You can set the API request `Content-Type` using `contentType`:

```ts
import { ContentType } from "lhisp-oauth-client";

await client.post({
  path: "/customers",
  contentType: ContentType.APPLICATION_JSON,
  data: { name: "Alice" },
});
```

> Note: the **auth/token** request content type is controlled by `authContentType`.

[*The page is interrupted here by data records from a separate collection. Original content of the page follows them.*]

--- src/rtl/tlshp_pkg.sv ---
// Shared types, codes and helpers for the TLS hello parser.
// Used by every module of the block; depends on nothing.
`default_nettype none

package tlshp_pkg;

  // Capacity of suite items per payload
  localparam int MaxSuitesDefault = 64;

  // Parse phases
  localparam logic [3:0] PhRec      = 4'd0;
  localparam logic [3:0] PhHs       = 4'd1;
  localparam logic [3:0] PhRand     = 4'd2;
  localparam logic [3:0] PhSidLen   = 4'd3;
  localparam logic [3:0] PhSid      = 4'd4;
  localparam logic [3:0] PhCsLenHi  = 4'd5;
  localparam logic [3:0] PhCsLenLo  = 4'd6;
  localparam logic [3:0] PhCsHi     = 4'd7;
  localparam logic [3:0] PhCsLo     = 4'd8;
  localparam logic [3:0] PhCompLen  = 4'd9;
  localparam logic [3:0] PhComp     = 4'd10;
  localparam logic [3:0] PhExtHi    = 4'd11;
  localparam logic [3:0] PhExtLo    = 4'd12;
  localparam logic [3:0] PhExtBody  = 4'd13;
  localparam logic [3:0] PhDone     = 4'd14;
  localparam logic [3:0] PhError    = 4'd15;

  // Status codes
  localparam logic [2:0] StOk        = 3'd0;
  localparam logic [2:0] StTruncated = 3'd1;
  localparam logic [2:0] StBadRecord = 3'd2;
  localparam logic [2:0] StBadType   = 3'd3;
  localparam logic [2:0] StBadVer    = 3'd4;
  localparam logic [2:0] StLongSid   = 3'd5;
  localparam logic [2:0] StOffsetOvf = 3'd6;

  // Result kinds
  localparam logic KindSuite  = 1'b0;
  localparam logic KindStatus = 1'b1;

  // Protocol constants
  localparam logic [7:0]  RecTypeHandshake = 8'd22;
  localparam logic [7:0]  VerMajor         = 8'd3;
  localparam logic [7:0]  VerMinorMax      = 8'd3;
  localparam logic [7:0]  HsClientHello    = 8'd1;
  localparam logic [7:0]  HsServerHello    = 8'd2;
  localparam logic [7:0]  SessionIdMax     = 8'd32;
  localparam logic [15:0] HsHeaderLen      = 16'd6;
  localparam logic [15:0] RandomLen        = 16'd32;
  localparam logic [15:0] GreaseMask       = 16'h0F0F;
  localparam logic [15:0] GreasePattern    = 16'h0A0A;
  localparam logic [15:0] PosMax           = 16'hFFFF;

  // Result queue depth
  localparam int QDepth = 4;
  localparam int QPtrW  = $clog2(QDepth);
  localparam int QCntW  = $clog2(QDepth + 1);

  // One result item
  typedef struct packed {
    logic        kind;
    logic [15:0] suite;
    logic [2:0]  status;
    logic        srv_hello;
    logic [15:0] ext_offset;
    logic [15:0] ext_length;
    logic        last_result;
  } result_t;

  // Results produced by one accepted beat
  typedef struct packed {
    logic [1:0] count;
    result_t    res_a;
    result_t    res_b;
  } push_t;

  function automatic logic is_grease(input logic [15:0] v);
    is_grease = ((v & GreaseMask) == GreasePattern) && (v[15:8] == v[7:0]);
  endfunction

endpackage

`default_nettype wire

--- src/rtl/tlshp_parse.sv ---
// Parse state and per-beat decode of the hello payload.
// Depends on tlshp_pkg; feeds tlshp_outq with zero to two results per beat.
`default_nettype none

module tlshp_parse #(
  parameter int MAX_SUITES = tlshp_pkg::MaxSuitesDefault
) (
  input  wire logic            clk,
  input  wire logic            rst_n,
  input  wire logic            fire,
  input  wire logic [7:0]      data_byte,
  input  wire logic            first,
  input  wire logic            last,
  input  wire logic            from_quic,
  output tlshp_pkg::push_t     push
);

  localparam logic [7:0] MaxSuitesC = 8'(MAX_SUITES);

  logic [15:0] pos_r, rem_r, ext_start_r, ext_size_r;
  logic [3:0]  phase_r;
  logic [7:0]  len_hi_r, suite_hi_r, emitted_r;
  logic        srv_r;
  logic [2:0]  err_r;

  logic [15:0] pos_nxt, rem_nxt, ext_start_nxt, ext_size_nxt;
  logic [3:0]  phase_nxt;
  logic [7:0]  len_hi_nxt, suite_hi_nxt, emitted_nxt;
  logic        srv_nxt;
  logic [2:0]  err_nxt;

  // State as seen by this beat, after a possible restart
  logic [15:0] cur_pos, cur_rem, cur_ext_start, cur_ext_size;
  logic [3:0]  cur_phase;
  logic [7:0]  cur_len_hi, cur_suite_hi, cur_emitted;
  logic        cur_srv;
  logic [2:0]  cur_err;

  logic [2:0]  hs_idx;
  logic [15:0] suite_val;
  logic        emit;
  tlshp_pkg::result_t suite_res, stat_res;

  // Restart on the first beat of a payload
  always_comb begin
    if (first) begin
      cur_pos       = '0;
      cur_rem       = from_quic ? tlshp_pkg::HsHeaderLen : '0;
      cur_phase     = from_quic ? tlshp_pkg::PhHs : tlshp_pkg::PhRec;
      cur_len_hi    = '0;
      cur_suite_hi  = '0;
      cur_emitted   = '0;
      cur_srv       = 1'b0;
      cur_err       = tlshp_pkg::StOk;
      cur_ext_start = '0;
      cur_ext_size  = '0;
    end else begin
      cur_pos       = pos_r;
      cur_rem       = rem_r;
      cur_phase     = phase_r;
      cur_len_hi    = len_hi_r;
      cur_suite_hi  = suite_hi_r;
      cur_emitted   = emitted_r;
      cur_srv       = srv_r;
      cur_err       = err_r;
      cur_ext_start = ext_start_r;
      cur_ext_size  = ext_size_r;
    end
  end

  assign hs_idx    = 3'd6 - cur_rem[2:0];
  assign suite_val = {cur_suite_hi, data_byte};

  // Advance the phase machine by one byte
  always_comb begin
    rem_nxt       = cur_rem;
    phase_nxt     = cur_phase;
    len_hi_nxt    = cur_len_hi;
    suite_hi_nxt  = cur_suite_hi;
    emitted_nxt   = cur_emitted;
    srv_nxt       = cur_srv;
    err_nxt       = cur_err;
    ext_start_nxt = cur_ext_start;
    ext_size_nxt  = cur_ext_size;
    emit          = 1'b0;
    case (cur_phase)
      tlshp_pkg::PhRec: begin
        if (cur_pos == 16'd0 && data_byte != tlshp_pkg::RecTypeHandshake) begin
          err_nxt = tlshp_pkg::StBadRecord; phase_nxt = tlshp_pkg::PhError;
        end else if (cur_pos == 16'd1 && data_byte != tlshp_pkg::VerMajor) begin
          err_nxt = tlshp_pkg::StBadRecord; phase_nxt = tlshp_pkg::PhError;
        end else if (cur_pos == 16'd2 && data_byte > tlshp_pkg::VerMinorMax) begin
          err_nxt = tlshp_pkg::StBadRecord; phase_nxt = tlshp_pkg::PhError;
        end else if (cur_pos >= 16'd4) begin
          phase_nxt = tlshp_pkg::PhHs; rem_nxt = tlshp_pkg::HsHeaderLen;
        end
      end
      tlshp_pkg::PhHs: begin
        if (hs_idx == 3'd0 && data_byte != tlshp_pkg::HsClientHello &&
            data_byte != tlshp_pkg::HsServerHello) begin
          err_nxt = tlshp_pkg::StBadType; phase_nxt = tlshp_pkg::PhError;
        end else if (hs_idx == 3'd4 && data_byte != tlshp_pkg::VerMajor) begin
          err_nxt = tlshp_pkg::StBadVer; phase_nxt = tlshp_pkg::PhError;
        end else if (hs_idx == 3'd5 &&
                     (data_byte == 8'd0 || data_byte > tlshp_pkg::VerMinorMax)) begin
          err_nxt = tlshp_pkg::StBadVer; phase_nxt = tlshp_pkg::PhError;
        end else begin
          if (hs_idx == 3'd0) srv_nxt = (data_byte == tlshp_pkg::HsServerHello);
          if (cur_rem <= 16'd1) begin
            phase_nxt = tlshp_pkg::PhRand; rem_nxt = tlshp_pkg::RandomLen;
          end else begin
            rem_nxt = cur_rem - 16'd1;
          end
        end
      end
      tlshp_pkg::PhRand: begin
        if (cur_rem <= 16'd1) begin
          rem_nxt = '0; phase_nxt = tlshp_pkg::PhSidLen;
        end else begin
          rem_nxt = cur_rem - 16'd1;
        end
      end
      tlshp_pkg::PhSidLen: begin
        if (data_byte > tlshp_pkg::SessionIdMax) begin
          err_nxt = tlshp_pkg::StLongSid; phase_nxt = tlshp_pkg::PhError;
        end else begin
          rem_nxt   = {8'd0, data_byte};
          phase_nxt = (data_byte != 8'd0) ? tlshp_pkg::PhSid : tlshp_pkg::PhCsLenHi;
        end
      end
      tlshp_pkg::PhSid: begin
        if (cur_rem <= 16'd1) begin
          rem_nxt = '0; phase_nxt = tlshp_pkg::PhCsLenHi;
        end else begin
          rem_nxt = cur_rem - 16'd1;
        end
      end
      tlshp_pkg::PhCsLenHi: begin
        len_hi_nxt = data_byte;
        phase_nxt  = tlshp_pkg::PhCsLenLo;
      end
      tlshp_pkg::PhCsLenLo: begin
        if (cur_srv) begin
          phase_nxt = tlshp_pkg::PhCompLen;
        end else begin
          rem_nxt   = {cur_len_hi, data_byte};
          phase_nxt = ({cur_len_hi, data_byte} != 16'd0) ? tlshp_pkg::PhCsHi
                                                         : tlshp_pkg::PhCompLen;
        end
      end
      tlshp_pkg::PhCsHi: begin
        if (cur_rem <= 16'd1) begin
          rem_nxt = '0; phase_nxt = tlshp_pkg::PhCompLen;
        end else begin
          suite_hi_nxt = data_byte;
          rem_nxt      = cur_rem - 16'd1;
          phase_nxt    = tlshp_pkg::PhCsLo;
        end
      end
      tlshp_pkg::PhCsLo: begin
        if (cur_rem != 16'd0) rem_nxt = cur_rem - 16'd1;
        emit = !tlshp_pkg::is_grease(suite_val) && (cur_emitted < MaxSuitesC);
        if (emit) emitted_nxt = cur_emitted + 8'd1;
        phase_nxt = (rem_nxt != 16'd0) ? tlshp_pkg::PhCsHi : tlshp_pkg::PhCompLen;
      end
      tlshp_pkg::PhCompLen: begin
        if (cur_srv) begin
          phase_nxt = tlshp_pkg::PhExtHi;
        end else begin
          rem_nxt   = {8'd0, data_byte};
          phase_nxt = (data_byte != 8'd0) ? tlshp_pkg::PhComp : tlshp_pkg::PhExtHi;
        end
      end
      tlshp_pkg::PhComp: begin
        if (cur_rem <= 16'd1) begin
          rem_nxt = '0; phase_nxt = tlshp_pkg::PhExtHi;
        end else begin
          rem_nxt = cur_rem - 16'd1;
        end
      end
      tlshp_pkg::PhExtHi: begin
        len_hi_nxt = data_byte;
        phase_nxt  = tlshp_pkg::PhExtLo;
      end
      tlshp_pkg::PhExtLo: begin
        if (cur_pos == tlshp_pkg::PosMax) begin
          err_nxt = tlshp_pkg::StOffsetOvf; phase_nxt = tlshp_pkg::PhError;
        end else begin
          ext_start_nxt = cur_pos + 16'd1;
          ext_size_nxt  = {cur_len_hi, data_byte};
          rem_nxt       = {cur_len_hi, data_byte};
          phase_nxt     = ({cur_len_hi, data_byte} != 16'd0) ? tlshp_pkg::PhExtBody
                                                             : tlshp_pkg::PhDone;
        end
      end
      tlshp_pkg::PhExtBody: begin
        if (cur_rem <= 16'd1) begin
          rem_nxt = '0; phase_nxt = tlshp_pkg::PhDone;
        end else begin
          rem_nxt = cur_rem - 16'd1;
        end
      end
      default: begin
      end
    endcase
  end

  // Saturate the byte position
  assign pos_nxt = (cur_pos != tlshp_pkg::PosMax) ? cur_pos + 16'd1 : cur_pos;

  // Build the suite and status items
  always_comb begin
    suite_res             = '0;
    suite_res.kind        = tlshp_pkg::KindSuite;
    suite_res.suite       = suite_val;
    suite_res.last_result = !last;
    stat_res              = '0;
    stat_res.kind         = tlshp_pkg::KindStatus;
    stat_res.last_result  = 1'b1;
    if (phase_nxt == tlshp_pkg::PhDone) begin
      stat_res.status     = tlshp_pkg::StOk;
      stat_res.srv_hello  = srv_nxt;
      stat_res.ext_offset = ext_start_nxt;
      stat_res.ext_length = ext_size_nxt;
    end else if (phase_nxt == tlshp_pkg::PhError) begin
      stat_res.status = err_nxt;
    end else begin
      stat_res.status = tlshp_pkg::StTruncated;
    end
  end

  // Order results: suite item first, status item after it
  always_comb begin
    push.count = {1'b0, fire & emit} + {1'b0, fire & last};
    push.res_a = emit ? suite_res : stat_res;
    push.res_b = stat_res;
  end

  // Hold the parse state; update on each accepted beat
  always_ff @(posedge clk) begin
    if (!rst_n) begin
      pos_r       <= '0;
      rem_r       <= '0;
      phase_r     <= tlshp_pkg::PhRec;
      len_hi_r    <= '0;
      suite_hi_r  <= '0;
      emitted_r   <= '0;
      srv_r       <= 1'b0;
      err_r       <= tlshp_pkg::StOk;
      ext_start_r <= '0;
      ext_size_r  <= '0;
    end else if (fire) begin
      pos_r       <= pos_nxt;
      rem_r       <= rem_nxt;
      phase_r     <= phase_nxt;
      len_hi_r    <= len_hi_nxt;
      suite_hi_r  <= suite_hi_nxt;
      emitted_r   <= emitted_nxt;
      srv_r       <= srv_nxt;
      err_r       <= err_nxt;
      ext_start_r <= ext_start_nxt;
      ext_size_r  <= ext_size_nxt;
    end
  end

endmodule

`default_nettype wire

--- src/rtl/tlshp_outq.sv ---
// Result queue: takes up to two results per cycle, hands out one per beat.
// Depends on tlshp_pkg; sits between tlshp_parse and the output channel.
`default_nettype none

module tlshp_outq (
  input  wire logic               clk,
  input  wire logic               rst_n,
  input  tlshp_pkg::push_t        push,
  output logic                    room,
  output logic                    q_valid,
  input  wire logic               q_ready,
  output tlshp_pkg::result_t      q_data
);

  localparam int DepthM2 = tlshp_pkg::QDepth - 2;

  tlshp_pkg::result_t mem [tlshp_pkg::QDepth];

  logic [tlshp_pkg::QPtrW-1:0] wr_ptr_r, wr_ptr_nxt, rd_ptr_r, rd_ptr_nxt;
  logic [tlshp_pkg::QCntW-1:0] cnt_r, cnt_nxt;
  logic [tlshp_pkg::QPtrW-1:0] wr_ptr_b;
  logic                        pop;

  assign pop      = q_valid & q_ready;
  assign wr_ptr_b = wr_ptr_r + tlshp_pkg::QPtrW'(1);

  assign q_valid = (cnt_r != '0);
  assign q_data  = mem[rd_ptr_r];
  // Leave space for a two-result beat
  assign room    = (cnt_r <= tlshp_pkg::QCntW'(DepthM2));

  // Advance pointers and fill count
  always_comb begin
    wr_ptr_nxt = wr_ptr_r + tlshp_pkg::QPtrW'(push.count);
    rd_ptr_nxt = rd_ptr_r + tlshp_pkg::QPtrW'(pop);
    cnt_nxt    = cnt_r + tlshp_pkg::QCntW'(push.count) - tlshp_pkg::QCntW'(pop);
  end

  always_ff @(posedge clk) begin
    if (!rst_n) begin
      wr_ptr_r <= '0;
      rd_ptr_r <= '0;
      cnt_r    <= '0;
    end else begin
      wr_ptr_r <= wr_ptr_nxt;
      rd_ptr_r <= rd_ptr_nxt;
      cnt_r    <= cnt_nxt;
    end
  end

  // Store results
  always_ff @(posedge clk) begin
    if (push.count != 2'd0) mem[wr_ptr_r] <= push.res_a;
    if (push.count == 2'd2) mem[wr_ptr_b] <= push.res_b;
  end

endmodule

`default_nettype wire

--- src/rtl/tls_hello_parser_unit.sv ---
// TLS hello parser top level: stream ports, parse stage and result queue.
// Depends on tlshp_pkg, tlshp_parse and tlshp_outq.
//
// Usage: feed a TLS Client or Server Hello payload one byte per beat on the
// in_ channel. in_tuser[0] marks the first byte and restarts parsing;
// in_tuser[1] says the payload has no record header (QUIC), sampled with the
// first byte; in_tlast marks the final byte.
// Results leave on the out_ channel. out_tuser is 0 for a cipher suite item
// and 1 for the status item sent after the final byte; out_tlast marks the
// last result caused by one input byte.
// Results are registered in the result queue, which drives out_.
// Throughput: one byte per cycle while in_tready is high. A final byte
// that also closes a cipher suite makes two results, which drain one per
// cycle from a four-entry result queue; in_tready is low while the queue
// holds more than two. Reset clears the parse state to "record header
// expected" and empties the queue. When the receiver stalls, the queue fills
// and in_tready drops; no result is lost.
`default_nettype none

module tls_hello_parser_unit #(
  parameter int MAX_SUITES = tlshp_pkg::MaxSuitesDefault
) (
  input  wire logic        clk,
  input  wire logic        rst_n,
  input  wire logic        in_tvalid,
  output logic             in_tready,
  input  wire logic [7:0]  in_tdata,   // [7:0] data_byte
  input  wire logic [1:0]  in_tuser,   // [0] first, [1] from_quic
  input  wire logic        in_tlast,   // last
  output logic             out_tvalid,
  input  wire logic        out_tready,
  output logic [55:0]      out_tdata,  // [15:0] suite, [18:16] status,
                                       // [19] srv_hello, [35:20] ext_offset,
                                       // [51:36] ext_length, [55:52] zero
  output logic             out_tuser,  // kind
  output logic             out_tlast   // last_result
);

  tlshp_pkg::push_t   push;
  tlshp_pkg::result_t q_data;
  logic               fire;
  logic               room;

  assign in_tready = room;
  assign fire      = in_tvalid & room;

  tlshp_parse #(
    .MAX_SUITES (MAX_SUITES)
  ) u_parse (
    .clk       (clk),
    .rst_n     (rst_n),
    .fire      (fire),
    .data_byte (in_tdata),
    .first     (in_tuser[0]),
    .last      (in_tlast),
    .from_quic (in_tuser[1]),
    .push      (push)
  );

  tlshp_outq u_outq (
    .clk     (clk),
    .rst_n   (rst_n),
    .push    (push),
    .room    (room),
    .q_valid (out_tvalid),
    .q_ready (out_tready),
    .q_data  (q_data)
  );

  // Pack the result beat
  assign out_tdata = {4'd0, q_data.ext_length, q_data.ext_offset,
                      q_data.srv_hello, q_data.status, q_data.suite};
  assign out_tuser = q_data.kind;
  assign out_tlast = q_data.last_result;

endmodule

`default_nettype wire

--- config.mk ---
export PLATFORM = sky130hd
export DESIGN_NAME = tls_hello_parser_unit
export DESIGN_NICKNAME = d
export VERILOG_FILES = /design/src/rtl/tlshp_pkg.sv /design/src/rtl/tlshp_parse.sv /design/src/rtl/tlshp_outq.sv /design/src/rtl/tls_hello_parser_unit.sv
export SDC_FILE = /design/constraint.sdc
export NUM_CORES = 1
export LEC_CHECK = 0
export BUFFER_PORTS_ARGS = -buffer_cell sky130_fd_sc_hd__buf_2
export CAP_MARGIN = 20
export CORE_UTILIZATION = 39
export DETAILED_ROUTE_END_ITERATION = 8
export HOLD_SLACK_MARGIN = 0.03
export SLEW_MARGIN = 20
export SYNTH_ARGS = -nofsm -noshare
export SYNTH_HDL_FRONTEND = slang
export SYNTH_SLANG_ARGS = --single-unit
--- constraint.sdc ---
create_clock -name clk -period 5.3 [get_ports clk]
set_input_delay 0.53 -clock clk [delete_from_list [all_inputs] [get_ports clk]]
set_output_delay 0.53 -clock clk [all_outputs]
set_load 0.1 [all_outputs]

### Example: credentials in request body

```ts
import { LhispOauthClient, ContentType } from "lhisp-oauth-client";

const client = new LhispOauthClient({
  apiUrl: "https://api.example.com",
  authUrl: "https://auth.example.com/oauth/token",
  clientId: "YOUR_CLIENT_ID",
  clientSecret: "YOUR_CLIENT_SECRET",
  authContentType: ContentType.APPLICATION_JSON,
  sendAuthCredentialsOnRequestBody: true,
});

await client.get({ path: "/status" });
```

### Example: custom token header

```ts
import { LhispOauthClient } from "lhisp-oauth-client";

const client = new LhispOauthClient({
  apiUrl: "https://api.example.com",
  authUrl: "https://auth.example.com/oauth/token",
  clientId: "YOUR_CLIENT_ID",
  clientSecret: "YOUR_CLIENT_SECRET",
  tokenHeaderName: "x-token",
});

await client.get({ path: "/status" });
```

### Example: using a PFX certificate

```ts
import fs from "node:fs";
import { LhispOauthClient } from "lhisp-oauth-client";

const pfxBuffer = fs.readFileSync("./certificate.pfx");

const client = new LhispOauthClient({
  apiUrl: "https://api.example.com",
  authUrl: "https://auth.example.com/oauth/token",
  clientId: "YOUR_CLIENT_ID",
  clientSecret: "YOUR_CLIENT_SECRET",
  certificado: pfxBuffer,
  senhaCertificado: "PFX_PASSWORD",
});

await client.get({ path: "/status" });
```